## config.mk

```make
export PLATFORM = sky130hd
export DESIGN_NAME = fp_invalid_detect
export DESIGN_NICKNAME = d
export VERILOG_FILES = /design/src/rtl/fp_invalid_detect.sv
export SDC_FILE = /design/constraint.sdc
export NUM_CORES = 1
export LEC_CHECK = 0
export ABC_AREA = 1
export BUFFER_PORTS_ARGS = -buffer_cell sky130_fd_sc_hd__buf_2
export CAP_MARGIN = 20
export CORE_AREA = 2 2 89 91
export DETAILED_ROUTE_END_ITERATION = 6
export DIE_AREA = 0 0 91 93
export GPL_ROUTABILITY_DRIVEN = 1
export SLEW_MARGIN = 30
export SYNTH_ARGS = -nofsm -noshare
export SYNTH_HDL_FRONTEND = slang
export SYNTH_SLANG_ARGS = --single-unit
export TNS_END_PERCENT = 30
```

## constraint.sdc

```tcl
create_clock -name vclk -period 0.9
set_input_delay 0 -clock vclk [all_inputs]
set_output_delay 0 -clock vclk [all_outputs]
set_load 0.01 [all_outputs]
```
▬▬▬▬▬▬▬▬▬▬
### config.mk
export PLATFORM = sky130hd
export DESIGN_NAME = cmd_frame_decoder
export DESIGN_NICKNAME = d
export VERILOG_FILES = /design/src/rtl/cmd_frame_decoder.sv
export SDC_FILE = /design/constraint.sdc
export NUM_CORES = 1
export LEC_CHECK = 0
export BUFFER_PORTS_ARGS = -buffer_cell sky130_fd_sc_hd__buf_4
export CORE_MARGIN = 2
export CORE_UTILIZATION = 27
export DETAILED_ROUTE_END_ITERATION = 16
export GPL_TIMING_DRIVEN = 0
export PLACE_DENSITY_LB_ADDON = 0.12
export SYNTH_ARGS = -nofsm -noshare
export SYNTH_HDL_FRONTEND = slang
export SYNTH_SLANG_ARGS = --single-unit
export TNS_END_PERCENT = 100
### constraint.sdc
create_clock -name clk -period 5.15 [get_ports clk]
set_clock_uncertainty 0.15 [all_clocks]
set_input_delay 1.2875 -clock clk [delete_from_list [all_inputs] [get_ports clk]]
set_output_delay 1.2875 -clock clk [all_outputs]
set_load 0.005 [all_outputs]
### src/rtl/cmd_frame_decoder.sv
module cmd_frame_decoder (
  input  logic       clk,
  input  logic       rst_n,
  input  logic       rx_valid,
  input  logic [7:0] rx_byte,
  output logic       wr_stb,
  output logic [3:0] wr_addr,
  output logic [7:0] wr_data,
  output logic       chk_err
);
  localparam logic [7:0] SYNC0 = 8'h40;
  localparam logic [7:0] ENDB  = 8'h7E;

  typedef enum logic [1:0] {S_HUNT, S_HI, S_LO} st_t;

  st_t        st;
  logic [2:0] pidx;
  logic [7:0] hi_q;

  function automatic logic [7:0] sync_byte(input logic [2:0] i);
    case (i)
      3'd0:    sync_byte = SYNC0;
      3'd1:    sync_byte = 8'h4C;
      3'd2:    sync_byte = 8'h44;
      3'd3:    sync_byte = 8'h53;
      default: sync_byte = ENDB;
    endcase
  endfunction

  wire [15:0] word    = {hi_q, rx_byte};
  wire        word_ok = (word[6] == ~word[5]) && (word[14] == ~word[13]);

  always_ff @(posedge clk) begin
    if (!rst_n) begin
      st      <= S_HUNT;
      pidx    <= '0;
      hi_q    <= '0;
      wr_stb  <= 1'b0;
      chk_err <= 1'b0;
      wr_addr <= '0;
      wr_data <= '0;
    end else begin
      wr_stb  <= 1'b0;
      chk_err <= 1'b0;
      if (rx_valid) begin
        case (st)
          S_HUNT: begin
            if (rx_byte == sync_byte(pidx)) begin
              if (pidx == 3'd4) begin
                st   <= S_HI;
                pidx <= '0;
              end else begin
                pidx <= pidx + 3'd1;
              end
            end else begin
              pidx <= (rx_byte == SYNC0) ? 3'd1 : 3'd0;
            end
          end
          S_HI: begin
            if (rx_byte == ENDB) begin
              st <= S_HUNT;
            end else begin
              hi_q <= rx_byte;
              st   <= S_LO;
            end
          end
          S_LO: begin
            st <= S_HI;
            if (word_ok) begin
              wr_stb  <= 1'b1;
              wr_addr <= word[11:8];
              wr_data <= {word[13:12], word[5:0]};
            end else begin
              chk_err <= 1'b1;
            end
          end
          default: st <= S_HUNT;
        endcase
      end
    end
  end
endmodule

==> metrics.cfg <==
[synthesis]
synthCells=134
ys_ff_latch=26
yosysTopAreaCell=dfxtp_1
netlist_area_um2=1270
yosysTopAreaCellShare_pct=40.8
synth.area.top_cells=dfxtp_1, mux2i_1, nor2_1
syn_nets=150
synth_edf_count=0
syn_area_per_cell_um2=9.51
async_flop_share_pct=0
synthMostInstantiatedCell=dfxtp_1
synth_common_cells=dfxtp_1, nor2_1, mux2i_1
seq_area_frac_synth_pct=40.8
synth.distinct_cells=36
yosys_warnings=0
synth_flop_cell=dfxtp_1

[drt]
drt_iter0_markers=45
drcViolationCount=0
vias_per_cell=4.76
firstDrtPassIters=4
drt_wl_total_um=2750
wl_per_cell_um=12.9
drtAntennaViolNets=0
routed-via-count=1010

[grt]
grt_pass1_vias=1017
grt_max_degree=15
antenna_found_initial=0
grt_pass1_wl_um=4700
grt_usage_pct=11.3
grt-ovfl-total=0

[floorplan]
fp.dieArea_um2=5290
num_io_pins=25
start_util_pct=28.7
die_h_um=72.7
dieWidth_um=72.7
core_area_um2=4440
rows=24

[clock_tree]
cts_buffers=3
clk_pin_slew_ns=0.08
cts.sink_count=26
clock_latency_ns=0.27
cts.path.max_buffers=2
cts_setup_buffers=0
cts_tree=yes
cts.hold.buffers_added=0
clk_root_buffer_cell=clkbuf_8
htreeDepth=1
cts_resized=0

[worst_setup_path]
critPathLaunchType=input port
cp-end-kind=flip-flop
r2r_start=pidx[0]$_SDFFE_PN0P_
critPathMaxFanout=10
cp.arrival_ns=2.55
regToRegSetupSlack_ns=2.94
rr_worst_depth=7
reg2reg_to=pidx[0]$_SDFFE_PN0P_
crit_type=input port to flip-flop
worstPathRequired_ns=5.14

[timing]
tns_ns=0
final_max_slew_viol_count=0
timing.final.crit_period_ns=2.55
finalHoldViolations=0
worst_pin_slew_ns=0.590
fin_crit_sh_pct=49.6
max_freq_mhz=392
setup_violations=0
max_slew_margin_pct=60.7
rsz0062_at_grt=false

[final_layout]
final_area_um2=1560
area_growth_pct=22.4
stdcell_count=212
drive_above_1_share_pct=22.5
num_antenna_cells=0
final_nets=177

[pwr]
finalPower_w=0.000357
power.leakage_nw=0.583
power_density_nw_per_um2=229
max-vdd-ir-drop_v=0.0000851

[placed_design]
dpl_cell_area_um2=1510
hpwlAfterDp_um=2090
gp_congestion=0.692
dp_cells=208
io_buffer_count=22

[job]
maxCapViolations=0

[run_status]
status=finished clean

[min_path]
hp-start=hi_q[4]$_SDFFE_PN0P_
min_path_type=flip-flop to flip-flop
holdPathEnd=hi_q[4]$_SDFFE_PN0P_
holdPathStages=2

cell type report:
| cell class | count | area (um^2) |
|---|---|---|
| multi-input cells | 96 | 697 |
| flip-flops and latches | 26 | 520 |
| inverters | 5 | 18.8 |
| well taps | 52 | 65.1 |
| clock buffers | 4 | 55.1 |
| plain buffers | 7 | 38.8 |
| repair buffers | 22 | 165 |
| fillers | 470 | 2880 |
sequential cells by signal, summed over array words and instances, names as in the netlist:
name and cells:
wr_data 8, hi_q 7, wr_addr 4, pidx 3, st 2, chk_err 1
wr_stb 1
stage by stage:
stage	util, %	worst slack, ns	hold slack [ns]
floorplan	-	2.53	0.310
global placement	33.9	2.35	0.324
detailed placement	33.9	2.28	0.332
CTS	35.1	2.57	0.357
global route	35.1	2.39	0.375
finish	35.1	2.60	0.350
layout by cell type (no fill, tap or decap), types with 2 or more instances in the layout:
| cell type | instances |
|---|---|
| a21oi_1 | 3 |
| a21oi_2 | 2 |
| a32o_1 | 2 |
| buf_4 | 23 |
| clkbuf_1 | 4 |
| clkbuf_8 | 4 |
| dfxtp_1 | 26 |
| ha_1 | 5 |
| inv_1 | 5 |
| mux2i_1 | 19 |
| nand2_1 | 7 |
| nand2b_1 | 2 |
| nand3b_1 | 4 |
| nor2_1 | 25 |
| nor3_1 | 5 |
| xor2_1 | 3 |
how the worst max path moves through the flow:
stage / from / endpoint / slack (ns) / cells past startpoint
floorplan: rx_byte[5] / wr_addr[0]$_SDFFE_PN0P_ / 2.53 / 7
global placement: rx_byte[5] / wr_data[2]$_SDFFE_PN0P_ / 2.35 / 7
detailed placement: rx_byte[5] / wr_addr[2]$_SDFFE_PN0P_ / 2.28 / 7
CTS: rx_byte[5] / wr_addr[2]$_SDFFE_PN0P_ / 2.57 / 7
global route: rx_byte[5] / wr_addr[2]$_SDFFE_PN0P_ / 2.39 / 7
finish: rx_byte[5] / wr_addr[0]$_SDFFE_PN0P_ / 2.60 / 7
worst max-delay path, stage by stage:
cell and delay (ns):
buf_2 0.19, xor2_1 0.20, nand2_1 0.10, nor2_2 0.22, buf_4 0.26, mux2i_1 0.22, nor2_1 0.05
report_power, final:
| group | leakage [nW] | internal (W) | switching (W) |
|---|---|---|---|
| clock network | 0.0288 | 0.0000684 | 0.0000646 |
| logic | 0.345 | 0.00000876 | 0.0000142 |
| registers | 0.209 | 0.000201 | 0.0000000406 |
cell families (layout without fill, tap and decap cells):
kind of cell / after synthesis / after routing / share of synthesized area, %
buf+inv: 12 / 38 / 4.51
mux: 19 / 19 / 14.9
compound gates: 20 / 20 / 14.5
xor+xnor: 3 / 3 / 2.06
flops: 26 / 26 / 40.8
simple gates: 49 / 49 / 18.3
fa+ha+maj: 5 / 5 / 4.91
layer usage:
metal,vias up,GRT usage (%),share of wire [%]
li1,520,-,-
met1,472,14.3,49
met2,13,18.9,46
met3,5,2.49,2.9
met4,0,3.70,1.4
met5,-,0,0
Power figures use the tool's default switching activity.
▬▬▬▬▬▬▬▬▬▬
**Work to complete**
Every line that contains the string "kind" should be returned from the data.

**Solution to the exercise**
cp-end-kind=flip-flop
kind of cell / after synthesis / after routing / share of synthesized area, %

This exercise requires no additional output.